On December 14, 2008, Peppers Pride gave 7 to 12 pounds against a field in the $125,000 New Mexico State Racing Commission Handicap. By winning, she extended her record to 19 straight victories.

Allen announced he had retired his mare on January 16, 2009. "She’s smart, and you can rate her; you can really do anything with her,” Allen said. “She just seems like she wants to win. She’s a wonderful mare. We would love to retire her undefeated, but more than anything else, we want to retire her sound; she’s been so good to us. We’ve had a little criticism for not running her in open company and not running her in this or that and all this other stuff. But Joel Marr said it best, ‘If it’s so easy, I’m surprised there haven’t been 100 of them like her.’”

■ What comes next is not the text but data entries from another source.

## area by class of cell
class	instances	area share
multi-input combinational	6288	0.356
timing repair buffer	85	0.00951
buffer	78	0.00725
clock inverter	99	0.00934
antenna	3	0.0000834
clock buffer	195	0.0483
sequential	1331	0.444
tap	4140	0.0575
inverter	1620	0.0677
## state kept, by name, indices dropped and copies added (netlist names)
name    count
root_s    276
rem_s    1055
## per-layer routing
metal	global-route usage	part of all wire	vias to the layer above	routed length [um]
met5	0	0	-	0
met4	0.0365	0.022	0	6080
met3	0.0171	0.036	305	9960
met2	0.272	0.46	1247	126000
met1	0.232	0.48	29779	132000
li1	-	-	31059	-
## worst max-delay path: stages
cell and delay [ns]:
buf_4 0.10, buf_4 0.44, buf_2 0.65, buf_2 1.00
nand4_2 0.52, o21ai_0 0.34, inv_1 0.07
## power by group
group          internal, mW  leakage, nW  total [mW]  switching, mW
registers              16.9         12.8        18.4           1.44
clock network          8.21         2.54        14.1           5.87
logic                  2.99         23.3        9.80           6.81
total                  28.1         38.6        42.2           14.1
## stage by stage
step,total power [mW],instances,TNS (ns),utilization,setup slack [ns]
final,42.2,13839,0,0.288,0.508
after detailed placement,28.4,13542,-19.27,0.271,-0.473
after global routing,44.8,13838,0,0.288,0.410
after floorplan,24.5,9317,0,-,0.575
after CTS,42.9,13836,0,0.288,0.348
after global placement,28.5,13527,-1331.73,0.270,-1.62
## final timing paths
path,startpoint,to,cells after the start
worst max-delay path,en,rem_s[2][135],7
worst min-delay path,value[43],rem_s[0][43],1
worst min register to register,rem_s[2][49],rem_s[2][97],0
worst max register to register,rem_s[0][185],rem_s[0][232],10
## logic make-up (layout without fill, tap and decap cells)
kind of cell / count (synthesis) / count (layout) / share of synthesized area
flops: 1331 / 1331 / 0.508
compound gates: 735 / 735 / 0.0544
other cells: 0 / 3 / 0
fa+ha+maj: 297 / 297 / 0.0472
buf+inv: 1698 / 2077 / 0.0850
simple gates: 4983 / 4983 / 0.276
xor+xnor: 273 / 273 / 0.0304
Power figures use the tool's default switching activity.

Peppers Pride won the horseraceinsider.com award for Overachiever of the Year 2008 Insider Award: "To the history making little New Mexico-bred filly that could, Peppers Pride."

==Breeding record==
Peppers Pride was retired to Taylor Made Farm in Nicholasville, Kentucky. At WinStar Farm in Versailles, Kentucky, she was bred to Tiznow in 2009 but lost the foal. On March 27, 2010, she was bred to Distorted Humor, also standing at WinStar, and produced a chestnut filly on February 19, 2011. She was bred back to Distorted Humor and produced a colt in 2012. Her next foal was a Malibu Moon colt born on February 22, 2013. She was then bred to the Darley stallion Hard Spun, producing a colt on March 1, 2014. In March 2016 she was confirmed in foal to 2015 Triple Crown champion American Pharoah, but lost the foal due to a twisted umbilical cord. Bred back to American Pharoah, Peppers Pride produced a foal in 2018, named American Pepper. Her last foal, a filly, was by California Chrome and was born on February 10, 2019, just seven months before her death.

==Death==
Peppers Pride was euthanized on September 19, 2019, at Taylor Made Farm, due to complications from laminitis.